▶ TASK MATERIAL:
◇ ◇ ◇

**src/rtl/mem_port_arbiter.sv**
```systemverilog
// mem_port_arbiter: serialises CPU and debug byte accesses onto one synchronous-read memory port.
// Define MEMARB_RR_EN for round-robin tie-breaking; otherwise the CPU wins every tie.
module mem_port_arbiter #(
  parameter int ADDR_W = 32,
  parameter int DATA_W = 8
) (
  input  logic              clk,
  input  logic              rst,
  input  logic              cpu_req,
  input  logic              cpu_we,
  input  logic [ADDR_W-1:0] cpu_addr,
  input  logic [DATA_W-1:0] cpu_wdata,
  output logic              cpu_gnt,
  output logic              cpu_rvalid,
  output logic [DATA_W-1:0] cpu_rdata,
  input  logic              dbg_req,
  input  logic              dbg_we,
  input  logic [ADDR_W-1:0] dbg_addr,
  input  logic [DATA_W-1:0] dbg_wdata,
  output logic              dbg_gnt,
  output logic              dbg_rvalid,
  output logic [DATA_W-1:0] dbg_rdata,
  input  logic              dbg_halt,
  output logic              mem_en,
  output logic              mem_we,
  output logic [ADDR_W-1:0] mem_addr,
  output logic [DATA_W-1:0] mem_wdata,
  input  logic [DATA_W-1:0] mem_rdata,
  output logic              busy
);
  typedef enum logic [1:0] {IDLE, ISSUE, RESP} state_t;
  typedef enum logic {CPU, DBG} owner_t;
  state_t state;
  owner_t last_owner;
  logic cpu_elig, dbg_elig, cpu_win;
  assign cpu_elig = cpu_req & ~dbg_halt;
  assign dbg_elig = dbg_req;
`ifdef MEMARB_RR_EN
  assign cpu_win = cpu_elig & (~dbg_elig | (last_owner == DBG));
`else
  assign cpu_win = cpu_elig;
`endif
  assign busy = state != IDLE;
  // last_owner doubles as the owner of the access in flight, since it is
  // updated on exactly the IDLE->ISSUE transition that latches that access.
  always_ff @(posedge clk or negedge rst) begin
    if (!rst) begin
      state      <= IDLE;
      last_owner <= DBG;
      cpu_gnt    <= 1'b0;
      dbg_gnt    <= 1'b0;
      cpu_rvalid <= 1'b0;
      dbg_rvalid <= 1'b0;
      cpu_rdata  <= '0;
      dbg_rdata  <= '0;
      mem_en     <= 1'b0;
      mem_we     <= 1'b0;
      mem_addr   <= '0;
      mem_wdata  <= '0;
    end else begin
      cpu_gnt    <= 1'b0;
      dbg_gnt    <= 1'b0;
      cpu_rvalid <= 1'b0;
      dbg_rvalid <= 1'b0;
      mem_en     <= 1'b0;
      mem_we     <= 1'b0;
      mem_addr   <= '0;
      mem_wdata  <= '0;
      case (state)
        IDLE: if (cpu_elig | dbg_elig) begin
          state      <= ISSUE;
          last_owner <= cpu_win ? CPU : DBG;
          cpu_gnt    <= cpu_win;
          dbg_gnt    <= ~cpu_win;
          mem_en     <= 1'b1;
          mem_we     <= cpu_win ? cpu_we : dbg_we;
          mem_addr   <= cpu_win ? cpu_addr : dbg_addr;
          mem_wdata  <= cpu_win ? cpu_wdata : dbg_wdata;
        end
        ISSUE: state <= mem_we ? IDLE : RESP;
        RESP: begin
          state <= IDLE;
          if (last_owner == CPU) begin
            cpu_rdata  <= mem_rdata;
            cpu_rvalid <= 1'b1;
          end else begin
            dbg_rdata  <= mem_rdata;
            dbg_rvalid <= 1'b1;
          end
        end
        default: state <= IDLE;
      endcase
    end
  end
endmodule

```
**config.mk**
```make
export PLATFORM = sky130hd
export DESIGN_NAME = mem_port_arbiter
export DESIGN_NICKNAME = d
export VERILOG_FILES = /design/src/rtl/mem_port_arbiter.sv
export SDC_FILE = /design/constraint.sdc
export NUM_CORES = 1
export LEC_CHECK = 0
export ABC_AREA = 1
export CORE_MARGIN = 2
export CORE_UTILIZATION = 35
export CTS_CLUSTER_DIAMETER = 30
export DETAILED_ROUTE_END_ITERATION = 7
export GPL_TIMING_DRIVEN = 0
export PLACE_DENSITY = 0.73
export SYNTH_ARGS = -nofsm -noshare
export SYNTH_HDL_FRONTEND = slang
export SYNTH_SLANG_ARGS = --single-unit
```
**constraint.sdc**
```tcl
create_clock -name clk -period 2.6 [get_ports clk]
set_input_delay 0.26 -clock clk [delete_from_list [all_inputs] [get_ports clk]]
set_output_delay 0.26 -clock clk [all_outputs]
set_load 0.02 [all_outputs]
```
### Word level (Yosys, flattened, before mapping)

Index checks and enable logic that the tools add are counted.

| operators by class | value |
|---|---|
| eq/ne operators | 3 |
| multiplexer cells | 23 |
| bitwise logic cells | 5 |
| reductions and logical operators | 5 |

Operator list:

| cell | number |
|---|---|
| $mux W32 | 3 |
| $mux W8 | 3 |
| $mux W1 | 14 |
| $reduce_and A2 Y1 | 3 |
| $mux W2 | 2 |
| $pmux W2 S2 | 1 |
| $not A1 Y1 | 3 |
| $eq A2 B1 Y1 const B | 1 |
| $eq A2 B2 Y1 const B | 1 |
| $logic_not A2 Y1 | 1 |
| $ne A2 B2 Y1 const B | 1 |
| $reduce_bool A2 Y1 | 1 |
| $and A1 B1 Y1 | 1 |
| $or A1 B1 Y1 | 1 |

| storage, ports and cells | value |
|---|---|
| flip-flop bits (word level) | 65 |
| input bits | 95 |
| output and inout bits | 63 |
| word-level logic and storage cells | 48 |

### Longest topological paths before layout

Gate-level depths: netlist of the first run.

| logic depth | value |
|---|---|
| depth after elaboration | 5 |
| gate-level depth with buffers | 7 |
| gate-level depth less buffers | 6 |

### Worst setup path before layout of the first run

OpenSTA, ideal clock, no wires.

| timing | value |
|---|---|
| path type | register -> register |
| start | register state[0] |
| end | register cpu_rdata[6] |
| setup time | 118 ps |
| arrival time | 939 ps |
| data required time | 2,482 ps |
| path slack | 1,543 ps |
| stages on the path, launching flop included | 6 |
| path buffers | 1 |
| period minus slack after synthesis | 1,057 ps |
| cell sequence | dfrtp_1 -> inv_1 -> nand3_4 -> buf_6 -> nand2_1 -> o21ai_2 |

| between the ends | value |
|---|---|
| word-level cells in the longest chain between the ends | 2 |

RTL lines:

| element | RTL line | source |
|---|---|---|
| start, declared | 33 | `state_t state;` |
| start signal, assigned | 80 | `ISSUE: state <= mem_we ? IDLE : RESP;` |
| $eq A2 B2 Y1 | 69 | `case (state)` |
| $reduce_and A2 Y1 (no line) | - |  |
| end signal, assigned | 84 | `cpu_rdata <= mem_rdata;` |
| end, declared | 15 | `output logic [DATA_W-1:0] cpu_rdata,` |

No other way between the ends.
A chain may end at the register's enable or synchronous reset.

### Worst setup path in the final report of the first run

| timing | value |
|---|---|
| start | register state[1] |
| end | output busy |

| between the ends | value |
|---|---|
| word-level cells in the longest chain between the ends | 1 |

RTL lines:

| element | RTL line | source |
|---|---|---|
| $reduce_bool A2 Y1 | 43 | `assign busy = state != IDLE;` |
| end, declared | 29 | `output logic busy` |

No other way between the ends.

==> metrics.md, run 1 <==
| Metric | Value |
|---|---|
| Synth unique cells | `16` |
| CTS Buffer Depth | `2` |
| Final Cycle Share | `71.2%` |
| Largest family of logic cells by synthesized area | `simple AND/OR/NAND/NOR gates` |
| Syn avg cell area | `about 8.4 um2` |
| Slew Viols, Final | `0` |
| Post-synth ARST share | `100%` |
| H-tree depth | `3` |
| # IOs | `roughly 160` |
| Pwr Total | `4.53 mW` |
| Post-CTS Setup Repair Bufs | `0` |
| CTS tree | `done` |
| Post-Synthesis Cell Area | `0.00297 mm2` |
| Reg2reg end | `cpu_rdata[6]` |
| Most common cell after layout, fill and taps aside | `clkdlybuf4s50_1` |
| Sequential cell area fraction in the yosys report | `54.8%` |
| Cell depth of the worst setup path | `3` |
| Setup ws final | `0.750 ns` |
| Port-buffer cells | `156` |
| Initial antenna violation count | `0` |
| Core footprint | `0.00822 mm2` |
| Post-synthesis compound-gate area fraction | `4.72%` |
| # rows | `33` |
| Clock Root Buffer | `clkbuf_8` |
| Hold slack | `0.00750 ns` |
| Setup Skew | `approximately 0.0071 ns` |
| WP buf/inv | `2` |
| DR vias | `2735` |
| Synthesized netlist net count | `about 450` |
| Chip Height | `96.1 um` |
| Status | `completed` |
| Clk slew on worst S/H paths | `0.07 ns` |
| Routed len/inst | `11.9 um` |
| MaxCap Viol Count | `0` |
| GRT Overall Usage | `16.4%` |
| Leakage | `2.54 nW` |
| Final wirelength | `approximately 7500 um` |
| Remaining Overflow, GRT | `0` |
| Hpwl dp | `slightly below 6000 um` |
| First-pass GRT wire length | `between 10000 and 15000 um` |
| Post-route DRC | `0` |
| Worst Max-Slew Pin Slew | `0.783 ns` |
| Crit path largest cell delay | `0.61 ns` |
| Share of layout cells above drive strength 1 | `a little under an eighth` |
| Clock sinks | `65` |
| Post-Syn Instances | `roughly 350` |
| Critical path type | `flip-flop to primary output` |
| Final setup viols | `0` |
| PD cells | `920 mW/mm2` |
| Reg2reg path depth | `5` |
| Slowest cell on the critical path | `clkdlybuf4s50_1` |
| EDFF count, synth | `0` |
| GP Congestion | `0.827` |
| DR vias/cell | `~4.3` |
| Most frequent cells in the layout | `clkdlybuf4s50_1, nand2_1, dfrtp_1` |
| Critical Path End Type | `primary output` |
| Max-slew headroom | `47.8%` |
| Ys flop type | `dfrtp_1` |
| Post-CTS Hold Fix Bufs | `0` |
| Final Core Density | `59.9%` |
| DR iter-0 viols | `57` |
| Vias in the first global route | `~2600` |
| Detail Route Antenna Nets | `0` |
| Yosys reg bits | `65` |
| Family with the most delay on the worst path | `buffers and inverters` |
| Final critical-path required period | `1.85 ns` |
| RSZ-0062 raised after global routing | `false` |
| R2r setup slk | `roughly 1.4 ns` |
| Final Hold Vio Count | `0` |
| Worst endpoint data arrival time | `1.59 ns` |
| CP cell instances | `nor2_4, inv_1, clkdlybuf4s50_1` |
| Initial Util | `36.1%` |
| CTS buffer count | `9` |
| Skew-Pair Late Insertion Delay | `around 0.33 ns` |
| XOR/XNOR Fraction of Synth Area | `0%` |
| Worst reg2reg startpoint | `last_owner` |
| CP Launch Type | `flip-flop` |
| CP required | `2.34 ns` |
| Max IR drop VDD | `approximately 0.38 mV` |
| Pre-CTS setup slack | `1.09 ns` |
| HP Class | `primary input to async pin` |
| Fin nets | `615` |
| Largest net degree at the start of global routing | `66` |
| Layout area overhead | `65.9%` |
| ANT cells | `0` |
| Synth Area in Adders | `0%` |
| Full die area | `around 0.0092 mm2` |
| Max Clk Rate | `~0.54 GHz` |
| Post-synthesis simple-gate area fraction | `27.9%` |
| Post-synthesis mux area share | `0%` |
| Gates resized, CTS repair | `0` |
| Worst-path fanout max | `4` |
| Die X | `96.1 um` |
| Warnings, synthesis | `0` |
| 1st-pass router iterations | `4` |
[worst register-to-register path: stages, from the launching register on]
cell     delay, ns
dfstp_2       0.56
inv_1         0.08
nand3_4       0.14
buf_6         0.19
nand2_1       0.08
o21ai_2       0.05
[metal layers]
layer	part of all wire [%]	track usage [%]	vias up	wire (um)
met5	0	0	-	0
met4	1.1	4.88	0	79
met3	9.6	5.79	7	722
met2	51	29.0	104	3820
met1	38	18.4	1236	2870
li1	-	-	1388	-
[cells in the mapped netlist (2+ instances only)]
master   instances  area, um2
nand2_1        101        379
dfrtp_1         64       1600
buf_6            6       67.6
nand3_1         41        205
o21ai_2         16        140
buf_4            4       30.0
nand3_4          2       35.0
nor2_1          42        158
inv_1           60        225
buf_2            9       45.0
nand2_2          2       12.5
nand2_4          2       22.5
[final cells by class]
cell class / count / area, um2
flip-flops and latches: 65 / 1630
well taps: 105 / 131
clock buffers: 9 / 124
multi-input cells: 208 / 968
fillers: 723 / 3290
inverters: 61 / 229
plain buffers: 19 / 143
repair buffers: 156 / 1560
clock inverters: 7 / 143
[how the worst max path moves through the flow]
stage / end / slack [ns] / start
floorplan: cpu_rdata[6] / 1.54 / state[0]
global placement: mem_addr[2] / -0.78 / rst
detailed placement: busy / 1.09 / state[1]
CTS: busy / 0.72 / state[1]
global route: busy / 0.67 / state[1]
finish: busy / 0.75 / state[1]
[registers in the layout (all words and copies together), names as in the netlist]
signal and count:
cpu_gnt 1, cpu_rdata 8, cpu_rvalid 1, dbg_gnt 1, dbg_rdata 8, dbg_rvalid 1, last_owner 1, mem_addr 32
mem_en 1, mem_wdata 8, mem_we 1, state 2
[per-stage QoR]
step | TNS (ns) | cells | cell area [um2]
after CTS | 0 | 630 | 4920
after detailed placement | 0 | 614 | 4660
after global placement | -50.00 | 614 | 4660
after floorplan | 0 | 353 | 2970
final | 0 | 630 | 4920
after global routing | 0 | 630 | 4920
[where the power goes]
group / switching [mW] / internal, mW
combinational: 1.00 / 0.922
sequential: 0.143 / 1.33
clock: 0.395 / 0.736
[logic make-up (layout without fill, tap and decap cells)]
kind of cell,count (synthesis),count (layout)
AND/OR/NAND/NOR,192,192
AO/OA/AOI/OAI,16,16
flip-flops,65,65
buffers and inverters,80,252
(Power assumes the default switching activity.)
==> run 2, diff against run 1 <==
- PLACE_DENSITY: 0.73 -> 0.76
- clock period: 2.6 -> 1.6 ns (I/O delays scaled with it)
==> metrics.md, run 2 (same netlist as run 1, synthesis figures left out) <==
| Metric | Value |
|---|---|
| Status | `completed` |
| Worst endpoint data arrival time | `~1.3 ns` |
| Fin nets | `between 600 and 700` |
| Slowest cell on the critical path | `dfrtp_2` |
| Largest register FFs | `32` |
| Largest net degree at the start of global routing | `66` |
| Final instance area | `slightly below 0.005 mm2` |
| Fill count | `710` |
| Routed len/inst | `around 13 um` |
| Final Hold Vio Count | `0` |
| Hpwl dp | `6100 um` |
| GP Congestion | `slightly below 0.8` |
| Remaining Overflow, GRT | `0` |
| Final critical-path required period | `around 1.5 ns` |
| Port-buffer cells | `156` |
| CP Launch Type | `flip-flop` |
| Multi-input logic area | `968 um2` |
| Full die area | `0.00923 mm2` |
| FF/Latch Area | `0.00163 mm2` |
| Setup Skew | `between 0.006 and 0.007 ns` |
| Clock Root Buffer | `clkbuf_8` |
| ANT cells | `0` |
| Max IR drop VDD | `0.579 mV` |
| CP required | `1.44 ns` |
| RSZ-0062 raised after global routing | `false` |
| HP Class | `primary input to flip-flop` |
| 1st-pass router iterations | `4` |
| Detail Route Antenna Nets | `0` |
| First-pass GRT wire length | `12200 um` |
| Leakage | `approximately 2.5 nW` |
| Slew Viols, Final | `0` |
| Core footprint | `0.00822 mm2` |
| Clock sinks | `65` |
| Final Core Density | `59.9%` |
| H-tree depth | `3` |
| Largest Register | `mem_addr` |
| Most frequent cells in the layout | `clkdlybuf4s50_1, nand2_1, dfrtp_1` |
| Crit path largest cell delay | `0.47 ns` |
| Initial Util | `36.1%` |
| Final Cycle Share | `93.1%` |
| Max Clk Rate | `~0.67 GHz` |
| Skew-Pair Late Insertion Delay | `0.33 ns` |
| Max-slew headroom | `between 40% and 50%` |
| Family with the most delay on the worst path | `flip-flops` |
| PD cells | `1480 mW/mm2` |
| Chip Height | `around 96 um` |
| Most common cell after layout, fill and taps aside | `clkdlybuf4s50_1` |
| Share of layout cells above drive strength 1 | `a little under an eighth` |
| Die X | `96.1 um` |
| DP Area | `0.00466 mm2` |
| Final wirelength | `8050 um` |
| MaxCap Viol Count | `0` |
| WP buf/inv | `2` |
| # IOs | `158` |
| # rows | `33` |
| Final setup viols | `0` |
| CTS buffer count | `9` |
| Critical Path End Type | `primary output` |
| Post-route DRC | `0` |
| DR iter-0 viols | `61` |
| CTS tree | `done` |
| Layout area overhead | `65.8%` |
| Vias in the first global route | `2685` |
| CP cell instances | `nor2_4, inv_1, dlygate4sd2_1` |
| Worst Max-Slew Pin Slew | `0.797 ns` |
| DR vias/cell | `4.37` |
| CTS Buffer Depth | `2` |
| GRT Overall Usage | `17.6%` |
| Critical path type | `flip-flop to primary output` |
| Clk slew on worst S/H paths | `approximately 0.07 ns` |
| Initial antenna violation count | `0` |
| Worst-path fanout max | `4` |
| DR vias | `2757` |
run 2: metal layers:
| metal | wire, um | GRT usage (%) |
|---|---|---|
| met1 | 3140 | 19.1 |
| met2 | 4070 | 31.8 |
| met3 | 746 | 5.48 |
| met4 | 97 | 6.67 |
| met5 | 0 | 0 |
run 2: path summary, 6_finish.rpt:
check,startpoint,endpoint,slack (ns),depth (start not counted)
worst min-delay path,cpu_req,mem_addr[25],0.22,5
worst max register to register,state[0],cpu_rdata[6],0.41,5
min in group asynchronous,rst,mem_addr[24],0.46,2
worst max-delay path,state[1],busy,0.11,3
worst min register to register,mem_we,state[1],0.42,1
max in group asynchronous,rst,state[1],0.58,2
run 2: tightest hold or removal path: cells and delay by family:
kind	cells	cell delay, ns
buffers and inverters	2	0.19
AND/OR/NAND/NOR	3	0.17
run 2: report_power, final:
part	total, mW	internal (mW)	switching, mW
clock network	1.74	1.08	0.660
logic	3.13	1.49	1.64
registers	2.41	2.17	0.240
run 2: metrics by stage:
| step | hold slack (ns) | setup TNS [ns] | power (mW) | std cells | setup slack, ns |
|---|---|---|---|---|---|
| after global placement | 0.425 | -109.93 | 5.54 | 614 | -1.71 |
| after floorplan | -0.136 | 0 | 4.08 | 353 | 0.543 |
| final | 0.223 | 0 | 7.28 | 631 | 0.111 |
| after detailed placement | 0.309 | 0 | 5.63 | 614 | 0.195 |
| after global routing | 0.265 | 0 | 7.72 | 631 | 0.0529 |
| after CTS | 0.225 | 0 | 7.37 | 631 | 0.0841 |
run 2: layout make-up:
type | instances | share of cell area (%)
multi-input combinational | 208 | 19.7
sequential | 65 | 33.1
buffer | 19 | 2.90
tap | 105 | 2.67
clock inverter | 6 | 2.34
clock buffer | 10 | 2.80
inverter | 61 | 4.65
timing repair buffer | 157 | 31.9
run 2: timing repair:
item                                    CTS  global route
endpoints found under the hold margin    64             0
hold buffers                              1             0
buffers inserted                          0             0
resized for setup                         2             0
endpoints found under the setup margin    1             0
==> run 3, diff against run 2 <==
==> constraint.sdc (replaced) <==
create_clock -name clk -period 1.6 [get_ports clk]
set_input_delay 0.32 -clock clk [delete_from_list [all_inputs] [get_ports clk]]
set_output_delay 0.32 -clock clk [all_outputs]
set_load 0.02 [all_outputs]
==> metrics.md, run 3 (same netlist as run 1, synthesis figures left out) <==
| Metric | Value |
|---|---|
| Status | `completed` |
| Remaining Overflow, GRT | `0` |
| CTS Buffer Depth | `2` |
| CTS buffer count | `9` |
| GP Congestion | `0.783` |
| Vias in the first global route | `roughly 2700` |
| Max-slew headroom | `46.8%` |
| Final critical-path required period | `1.50 ns` |
| Port-buffer cells | `156` |
| Skew-Pair Late Insertion Delay | `0.33 ns` |
| GRT Overall Usage | `17.6%` |
| Setup Skew | `0.00790 ns` |
| Largest Register | `mem_addr` |
| Critical path type | `flip-flop to primary output` |
| Leakage | `2.87 nW` |
| CTS tree | `done` |
| CP required | `1.28 ns` |
| # rows | `33` |
| Final Hold Vio Count | `0` |
| R2r setup slk | `0.40 ns` |
| DR vias | `2754` |
| Final Core Density | `roughly three fifths` |
| Initial Util | `36.1%` |
| Clock sinks | `65` |
| Setup TNS Final | `0 ns` |
| Final wirelength | `a little over 8000 um` |
| PD cells | `1430 mW/mm2` |
| RSZ-0062 raised after global routing | `false` |
| Layout area overhead | `64.7%` |
| Final Cycle Share | `94.0%` |
| Reg2reg path depth | `5` |
| Slew Viols, Final | `0` |
| 1st-pass router iterations | `4` |
| Worst endpoint data arrival time | `1.18 ns` |
| H-tree depth | `3` |
| DR iter-0 viols | `68` |
| Detail Route Antenna Nets | `0` |
| CP Launch Type | `flip-flop` |
| Fin nets | `617` |
| Worst-path fanout max | `4` |
| Most common cell after layout, fill and taps aside | `nand2_1` |
| MaxCap Viol Count | `0` |
| Hpwl dp | `between 6000 and 7000 um` |
| Worst reg2reg startpoint | `state[0]` |
| Core footprint | `0.00822 mm2` |
| Pwr Total | `~7.0 mW` |
| Clk slew on worst S/H paths | `~0.080 ns` |
| Largest register FFs | `32` |
| Fill count | `729` |
| First-pass GRT wire length | `12200 um` |
| Most frequent cells in the layout | `nand2_1, clkdlybuf4s50_1, dfrtp_1` |
| Initial antenna violation count | `0` |
| Hold slack | `0.0721 ns` |
| Full die area | `0.00923 mm2` |
| Critical Path End Type | `primary output` |
| Max IR drop VDD | `0.567 mV` |
| Reg2reg end | `cpu_rdata[6]` |
| Max Clk Rate | `0.665 GHz` |
| HP Class | `primary input to async pin` |
| Clock Root Buffer | `clkbuf_8` |
| Post-CTS Hold Fix Bufs | `0` |
| Chip Height | `96.1 um` |
| DR vias/cell | `4.36` |
| Share of layout cells above drive strength 1 | `12.3%` |
| ANT cells | `0` |
| Largest net degree at the start of global routing | `66` |
| # IOs | `around 160` |
| Worst Max-Slew Pin Slew | `0.798 ns` |
| Die X | `96.1 um` |
| Routed len/inst | `around 13 um` |
| Final setup viols | `0` |
| Post-route DRC | `0` |
run 3: area by class of cell:
cell class	instances	area (um2)	area share, %
Clock buffer	10	138	2.82
Multi-Input combinational cell	208	968	19.8
Clock inverter	6	115	2.35
Sequential cell	65	1630	33.3
Tap cell	105	131	2.69
Timing Repair Buffer	158	1540	31.4
Inverter	61	229	4.68
Buffer	19	143	2.92
run 3: timing repair:
action | 4_1_cts | 5_1_grt
pin swaps | 1 | 1
buffers inserted | 1 | 1
cloned | 0 | 0
endpoints found under the setup margin | 53 | 11
resized for setup | 56 | 10
run 3: layer usage:
layer	global-route usage (%)	share of wire [%]	up-vias
met5	0	0	-
met4	6.67	0.94	0
met3	5.48	9.4	7
met2	31.9	51	107
met1	19.1	39	1252
li1	-	-	1388
run 3: worst max-delay path, stage by stage, from the launching register on:
cell and delay [ns]:
dfrtp_1 0.41, nor2_4 0.14, inv_1 0.05, clkdlybuf4s15_2 0.24
run 3: worst max-delay path by stage:
stage                       startpoint      endpoint  cells past startpoint
after floorplan               state[0]  cpu_rdata[6]                      5
after global placement             rst   mem_addr[4]                      1
after detailed placement      dbg_halt  mem_wdata[7]                      7
after CTS                 mem_addr[30]  mem_addr[30]                      1
after global routing          state[0]          busy                      3
final                         state[0]          busy                      3
run 3: where the power goes:
part / switching, mW / internal, mW
sequential: 0.199 / 2.17
clock: 0.654 / 1.08
combinational: 1.67 / 1.22
run 3: per-stage QoR:
step	instance area [um2]	cells	setup slack, ns
finish	4890	632	0.0957
detailed placement	4660	614	0.0348
global route	4890	632	0.0393
floorplan	2970	353	0.543
global placement	4660	614	-1.87
CTS	4860	631	0.000412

◇ ◇ ◇

▶ WHAT TO WORK ON: If a line in the records above has the word "paths", copy it.

▶ RESULT:
### Longest topological paths before layout
| Clk slew on worst S/H paths | `0.07 ns` |
| Clk slew on worst S/H paths | `approximately 0.07 ns` |
| Clk slew on worst S/H paths | `~0.080 ns` |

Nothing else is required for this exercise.